FEATURES OF SEVEN CIVILISATIONS 40

SYNTHESIS OF RELIGIONS 52

MIXTURES 57

INFERIORITY PREVAILS 64

DEVELOPMENT OF MORALITY 71

LAWS OF HISTORY AND THE QUESTION OF PROVIDENCE 78


Excerpts

Feliks Koneczny:

"Order in nature was discovered long ago. Shall we not discover it in history? Only the adherents of dualism will want to take steps in this direction. Naturalistic monism rules out the very need of such investigations, for, if all is nature, and the human spirit merely a higher level of the material order, it suffices to know the laws of nature. In accepting monism one thereby acknowledges that matters of the human spirit are subject to the laws of nature: and these are known. This is the most important dispute in the sciences. Naturalistic monism and dualism are merging into philosophy and (to which no attention is paid) the science of law.

...

A spirit will not admit of adjustment to a mechanism. An advance in a machine consists in a simplification, and we thus increasingly control the forces of nature. It is quite the opposite in the world of the spirit: an advance is simultaneously a complication. Even private life is becoming ever more complicated, to say naught of social life. It is ever more difficult to orientate oneself in an increasingly complex reality.

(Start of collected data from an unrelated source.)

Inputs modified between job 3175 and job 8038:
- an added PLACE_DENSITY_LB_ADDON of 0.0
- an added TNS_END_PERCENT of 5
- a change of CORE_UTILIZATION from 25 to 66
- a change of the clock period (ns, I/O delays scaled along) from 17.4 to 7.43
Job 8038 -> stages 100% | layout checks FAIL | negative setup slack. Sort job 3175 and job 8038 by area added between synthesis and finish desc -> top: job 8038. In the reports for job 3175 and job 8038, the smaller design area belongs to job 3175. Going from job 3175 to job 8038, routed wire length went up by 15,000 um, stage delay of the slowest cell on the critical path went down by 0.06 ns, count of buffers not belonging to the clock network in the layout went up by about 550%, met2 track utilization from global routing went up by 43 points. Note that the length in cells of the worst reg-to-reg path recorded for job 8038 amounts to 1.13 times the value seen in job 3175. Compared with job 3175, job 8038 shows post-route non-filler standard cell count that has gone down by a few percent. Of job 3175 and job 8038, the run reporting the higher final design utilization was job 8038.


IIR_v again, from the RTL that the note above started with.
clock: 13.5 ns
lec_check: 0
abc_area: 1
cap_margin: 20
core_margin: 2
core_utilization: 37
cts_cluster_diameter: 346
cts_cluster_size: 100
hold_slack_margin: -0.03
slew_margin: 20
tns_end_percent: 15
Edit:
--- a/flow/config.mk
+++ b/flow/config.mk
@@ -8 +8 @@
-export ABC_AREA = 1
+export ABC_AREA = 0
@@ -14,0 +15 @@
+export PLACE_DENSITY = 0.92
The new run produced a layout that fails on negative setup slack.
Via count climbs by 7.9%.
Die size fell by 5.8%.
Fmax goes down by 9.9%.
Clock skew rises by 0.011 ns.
== JK ==
==> flow/design.v (excerpt) <==
module testpc(
	clock,   
	reset,   
	pc,   
	instruction,   
	mem_data,   
	mem_addr,   
	mem_wdata,   
	mwrite_enable,
	mread_enable,
	regwrite_enable,   
	write_addr,   
	reg_write_data   
	);
Size in the first run: ~1700 cells after synthesis, ~140 flip-flops, about 100 I/O pins, about 11000 µm² of cells after synthesis.
Settings: LEC_CHECK=0, ABC_AREA=1, CAP_MARGIN=20, CORE_MARGIN=2, CORE_UTILIZATION=72, CTS_CLUSTER_DIAMETER=247, CTS_CLUSTER_SIZE=37, PLACE_DENSITY_LB_ADDON=0.26, SETUP_SLACK_MARGIN=-0.83, SLEW_MARGIN=20; clock period 10.1 ns.
run.sh (not shown) runs the stock make flow with config.mk's settings and CLKGATE_MAP_FILE=.
JK did not make it past global routing (5_1_grt), where a tool error ended it.
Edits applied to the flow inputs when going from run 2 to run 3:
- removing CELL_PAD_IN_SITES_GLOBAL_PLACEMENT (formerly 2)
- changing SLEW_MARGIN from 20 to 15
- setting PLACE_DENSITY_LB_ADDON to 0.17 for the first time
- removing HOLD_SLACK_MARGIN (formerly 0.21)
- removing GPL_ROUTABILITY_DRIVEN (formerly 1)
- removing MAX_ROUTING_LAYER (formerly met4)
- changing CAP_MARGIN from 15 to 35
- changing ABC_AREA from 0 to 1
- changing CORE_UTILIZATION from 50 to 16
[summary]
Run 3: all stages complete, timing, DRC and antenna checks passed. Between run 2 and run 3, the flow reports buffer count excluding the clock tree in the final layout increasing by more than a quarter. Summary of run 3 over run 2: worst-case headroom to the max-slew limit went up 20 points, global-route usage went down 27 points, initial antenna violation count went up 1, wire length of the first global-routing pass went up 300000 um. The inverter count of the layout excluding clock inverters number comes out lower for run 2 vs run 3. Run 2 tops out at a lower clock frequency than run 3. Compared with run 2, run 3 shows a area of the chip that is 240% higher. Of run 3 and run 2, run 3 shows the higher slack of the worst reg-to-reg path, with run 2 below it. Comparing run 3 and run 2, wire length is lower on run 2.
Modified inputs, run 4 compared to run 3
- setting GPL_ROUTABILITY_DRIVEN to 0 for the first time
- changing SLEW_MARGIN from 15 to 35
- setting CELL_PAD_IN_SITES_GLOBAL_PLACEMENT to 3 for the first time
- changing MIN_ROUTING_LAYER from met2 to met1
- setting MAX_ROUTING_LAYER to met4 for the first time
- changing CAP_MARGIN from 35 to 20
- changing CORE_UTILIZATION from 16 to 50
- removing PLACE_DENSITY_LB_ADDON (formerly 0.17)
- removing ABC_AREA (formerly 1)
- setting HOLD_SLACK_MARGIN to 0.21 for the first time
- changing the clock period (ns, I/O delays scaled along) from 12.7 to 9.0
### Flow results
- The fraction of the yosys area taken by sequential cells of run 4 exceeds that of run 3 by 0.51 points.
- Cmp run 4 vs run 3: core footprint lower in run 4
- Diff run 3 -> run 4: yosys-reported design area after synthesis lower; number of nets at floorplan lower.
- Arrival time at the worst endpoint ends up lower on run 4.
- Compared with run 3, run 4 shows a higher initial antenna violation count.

A spirit will not admit of mechanisation, for it did not arise from a development in nature! Hence there are two distinct energies, the physical and the spiritual; a dualistic order reigns on earth. Monism is contrary to reality, for man is made up of body and soul. We shall not explain the distinctiveness of the spiritual world, its aptitude for action and purposeful activity over the course of generations, other than by affirming the existence of the human soul. It is within the souls of each one of us that decisions are made as to which forces we desire to yield to, which to oppose. So we have free will.

As a soul is not subject to the laws of nature, death does not pertain to it. It is superior to matter, and it is not, in any way, just the most perfect manifestation of it. From this we conclude that the soul’s being is not dependent on the body’s being, and that it does not cease to exist on the death of the body, that is, that the soul is immortal."